Weld County, cattle ranch

Goals/Strategic Objectives

  1. Increase Vegetation Diversity and Production: Develop and start implementing a grazing plan as a “grass farmer” to sustain grass, balance cool and warm season grasses, increase shrubs, and reduce weeds over the course of the next ten years.
  2. Upgrade Infrastructure to Support Grazing: Replace aging fence lines and install additional cross fencing to split pastures and increase grazing flexibility, starting with one mile per year.
  3. Reduce Stress and Uncertainty During Drought: Reduce the emotional impact of drought by developing a plan for responding as signs of excess stress emerge.

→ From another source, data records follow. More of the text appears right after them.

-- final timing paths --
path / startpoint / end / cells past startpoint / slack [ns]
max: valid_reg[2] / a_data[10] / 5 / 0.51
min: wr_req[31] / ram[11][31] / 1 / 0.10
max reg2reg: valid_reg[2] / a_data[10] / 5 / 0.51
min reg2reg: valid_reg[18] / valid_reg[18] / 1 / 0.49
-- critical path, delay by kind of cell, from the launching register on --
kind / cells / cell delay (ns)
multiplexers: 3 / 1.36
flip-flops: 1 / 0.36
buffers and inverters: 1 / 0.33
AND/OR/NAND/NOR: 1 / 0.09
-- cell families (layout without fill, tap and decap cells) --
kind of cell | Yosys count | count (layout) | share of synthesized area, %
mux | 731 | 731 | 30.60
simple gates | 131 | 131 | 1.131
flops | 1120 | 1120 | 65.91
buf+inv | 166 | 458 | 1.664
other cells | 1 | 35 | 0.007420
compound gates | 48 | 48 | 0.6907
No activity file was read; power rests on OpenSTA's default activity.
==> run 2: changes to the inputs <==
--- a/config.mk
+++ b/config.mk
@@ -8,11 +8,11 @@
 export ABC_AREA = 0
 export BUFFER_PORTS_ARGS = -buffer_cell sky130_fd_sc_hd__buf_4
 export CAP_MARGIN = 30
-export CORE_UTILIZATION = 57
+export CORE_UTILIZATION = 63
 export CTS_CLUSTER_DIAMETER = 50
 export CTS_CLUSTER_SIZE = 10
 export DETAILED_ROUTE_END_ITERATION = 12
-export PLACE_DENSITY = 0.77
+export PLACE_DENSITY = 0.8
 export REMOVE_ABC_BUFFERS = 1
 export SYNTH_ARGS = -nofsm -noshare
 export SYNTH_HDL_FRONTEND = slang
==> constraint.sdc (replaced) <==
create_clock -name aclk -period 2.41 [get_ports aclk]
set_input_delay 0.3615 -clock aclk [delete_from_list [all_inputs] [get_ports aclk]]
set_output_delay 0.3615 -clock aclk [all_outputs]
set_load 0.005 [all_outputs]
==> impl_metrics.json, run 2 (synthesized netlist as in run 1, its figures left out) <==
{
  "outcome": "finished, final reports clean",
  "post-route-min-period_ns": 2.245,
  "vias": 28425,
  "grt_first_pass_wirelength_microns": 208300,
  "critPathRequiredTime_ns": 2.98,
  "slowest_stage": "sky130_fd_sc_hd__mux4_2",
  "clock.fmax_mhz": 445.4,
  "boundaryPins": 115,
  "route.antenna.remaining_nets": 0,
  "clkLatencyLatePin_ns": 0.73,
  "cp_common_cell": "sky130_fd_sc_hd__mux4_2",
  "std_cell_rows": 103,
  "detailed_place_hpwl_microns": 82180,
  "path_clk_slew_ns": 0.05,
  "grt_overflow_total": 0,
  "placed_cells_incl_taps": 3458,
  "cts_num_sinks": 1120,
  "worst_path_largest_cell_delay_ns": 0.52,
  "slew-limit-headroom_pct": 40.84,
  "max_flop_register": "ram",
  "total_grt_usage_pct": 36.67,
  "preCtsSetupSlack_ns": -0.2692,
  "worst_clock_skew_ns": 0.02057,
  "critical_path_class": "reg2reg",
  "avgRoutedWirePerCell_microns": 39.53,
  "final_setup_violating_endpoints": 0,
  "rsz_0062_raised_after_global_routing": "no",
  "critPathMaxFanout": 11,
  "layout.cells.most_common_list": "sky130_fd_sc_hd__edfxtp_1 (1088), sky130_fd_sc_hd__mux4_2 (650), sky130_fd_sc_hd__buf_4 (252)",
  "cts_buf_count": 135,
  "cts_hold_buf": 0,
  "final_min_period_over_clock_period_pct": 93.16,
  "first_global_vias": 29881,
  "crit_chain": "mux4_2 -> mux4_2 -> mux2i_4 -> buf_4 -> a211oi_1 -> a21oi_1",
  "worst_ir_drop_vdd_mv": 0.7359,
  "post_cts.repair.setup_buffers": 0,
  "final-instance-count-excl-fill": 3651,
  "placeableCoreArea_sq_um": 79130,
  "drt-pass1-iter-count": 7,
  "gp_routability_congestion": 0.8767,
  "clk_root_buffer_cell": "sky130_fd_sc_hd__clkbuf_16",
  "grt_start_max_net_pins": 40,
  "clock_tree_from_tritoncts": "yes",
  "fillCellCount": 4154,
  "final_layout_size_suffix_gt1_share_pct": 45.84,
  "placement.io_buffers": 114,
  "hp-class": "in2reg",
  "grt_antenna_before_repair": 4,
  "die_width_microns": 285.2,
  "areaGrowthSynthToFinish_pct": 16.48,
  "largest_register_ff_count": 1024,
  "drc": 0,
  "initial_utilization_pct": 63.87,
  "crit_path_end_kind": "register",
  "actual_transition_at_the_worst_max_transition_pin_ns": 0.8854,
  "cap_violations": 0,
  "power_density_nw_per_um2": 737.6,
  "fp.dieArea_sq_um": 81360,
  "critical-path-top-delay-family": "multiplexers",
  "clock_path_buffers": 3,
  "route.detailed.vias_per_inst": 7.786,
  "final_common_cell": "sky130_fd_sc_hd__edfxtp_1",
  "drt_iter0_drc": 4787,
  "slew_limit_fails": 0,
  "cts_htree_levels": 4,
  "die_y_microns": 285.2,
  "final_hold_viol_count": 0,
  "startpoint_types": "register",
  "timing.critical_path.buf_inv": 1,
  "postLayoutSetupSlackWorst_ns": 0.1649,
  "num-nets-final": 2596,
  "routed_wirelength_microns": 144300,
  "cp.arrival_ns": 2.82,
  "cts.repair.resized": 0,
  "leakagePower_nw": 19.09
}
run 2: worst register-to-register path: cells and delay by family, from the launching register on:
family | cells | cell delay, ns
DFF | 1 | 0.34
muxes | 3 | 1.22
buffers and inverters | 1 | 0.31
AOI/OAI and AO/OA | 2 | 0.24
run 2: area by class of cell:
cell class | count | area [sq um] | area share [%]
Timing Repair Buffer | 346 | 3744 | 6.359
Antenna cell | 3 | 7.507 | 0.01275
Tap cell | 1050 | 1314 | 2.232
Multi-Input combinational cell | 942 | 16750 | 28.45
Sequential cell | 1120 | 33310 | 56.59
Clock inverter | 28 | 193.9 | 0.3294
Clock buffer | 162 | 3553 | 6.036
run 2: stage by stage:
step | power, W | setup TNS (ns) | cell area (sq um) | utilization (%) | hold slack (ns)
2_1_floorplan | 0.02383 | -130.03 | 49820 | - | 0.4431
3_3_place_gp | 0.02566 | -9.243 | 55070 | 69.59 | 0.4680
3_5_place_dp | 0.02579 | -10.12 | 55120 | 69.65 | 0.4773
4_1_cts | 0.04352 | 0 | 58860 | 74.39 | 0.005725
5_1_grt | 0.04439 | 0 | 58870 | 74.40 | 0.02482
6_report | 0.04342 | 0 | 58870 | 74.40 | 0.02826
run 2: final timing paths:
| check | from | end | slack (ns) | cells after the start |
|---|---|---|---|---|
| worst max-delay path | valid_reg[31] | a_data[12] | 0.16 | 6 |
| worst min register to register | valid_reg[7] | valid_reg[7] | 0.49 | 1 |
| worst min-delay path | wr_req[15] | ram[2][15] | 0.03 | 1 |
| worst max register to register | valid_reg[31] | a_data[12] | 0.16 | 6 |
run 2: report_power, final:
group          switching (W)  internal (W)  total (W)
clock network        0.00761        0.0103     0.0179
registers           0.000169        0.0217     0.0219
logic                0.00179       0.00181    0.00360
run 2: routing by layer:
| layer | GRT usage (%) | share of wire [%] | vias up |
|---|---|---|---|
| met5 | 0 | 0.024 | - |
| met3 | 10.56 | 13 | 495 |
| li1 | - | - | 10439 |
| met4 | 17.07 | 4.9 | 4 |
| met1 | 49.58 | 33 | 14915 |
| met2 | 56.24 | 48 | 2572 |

Average precipitation and variability:

  • 30-year normals of 13.5 inches in rainfall annually.
  • May is the wettest month with ~2.5 inches of precipitation. Within the last five years, May has also been the highest month.
  • June rainfall has historically been closely tied with July as the second highest rainfall month (1.9 inches). Within the last 5 years, it has only averaged 1.3 inches.
  • Regularly monitors rainfall through CoCORaHs.

Mix of cool-season pastures, CRP, and warm-season pastures.

Potential future conditions

Warmer temperatures, causing worse drought conditions with more erratic rainfall.

Strategies for increasing drought preparedness

  • Extend networks to continue learning about drought, grazing management, and available resources through local partnerships, neighbors, family members, and attending a local training session.
  • Proactively adapt to drought by utilizing forecasts, rainfall, GrassCast, and Pacific Oscillation data to inform strategies for drought preparedness.
  • Manage herd for drought; continue transition to smaller cattle, calve later in spring to reduce loss, and increase available grass.
  • Implement a rotational grazing program for pasture rest to increase forage productivity, vegetation diversity, and to establish a grass bank for extreme drought conditions.
  • Increase water availability for grazing flexibility through EQIP programs and other cost-share initiatives.


Critical decision-making dates

  • December: Cull old and open cows after pregnancy check, according to past year performance and long-term forecasts.
  • March 1st: Review rain forecasts for predicted precipitation for the upcoming spring (May). If drought is predicted, reduce stocking to average drought levels.
  • June 1st: Review rainfall predictions and compare photos from monitoring to assess for summer growth. If present accumulated rainfall on the ranch is below 50% of 5.04 inches normal (January thru May), cut second-round of cows (unfit, didn’t calve, lost calf, and older cows).
  • August 1st: Plan for winter hay needs based on personal hay harvest.
  • October 1st: At weaning, conduct grass clippings to estimate forage residue, allowing 30 pounds per animal per day for approximately six months. Then determine if third-round culling (milk production, calf health, mouth) is needed based on residue and hay availability. Consider fourth-round culling of oldest cows on-field to match available forage (range plus raised/purchased hay).

Strategies for managing during drought

  • Continue photo monitoring to check-in on changing conditions and to track long-term range trends.
  • Continue journaling and sharing with family to reduce pressure and isolation and to nurture support.
  • Pursue opportunities for mentorship with Ranching for Profit to establish support networks and incorporate novel tools for ranch management.
  • Connect with AgWell for external support and counseling resources.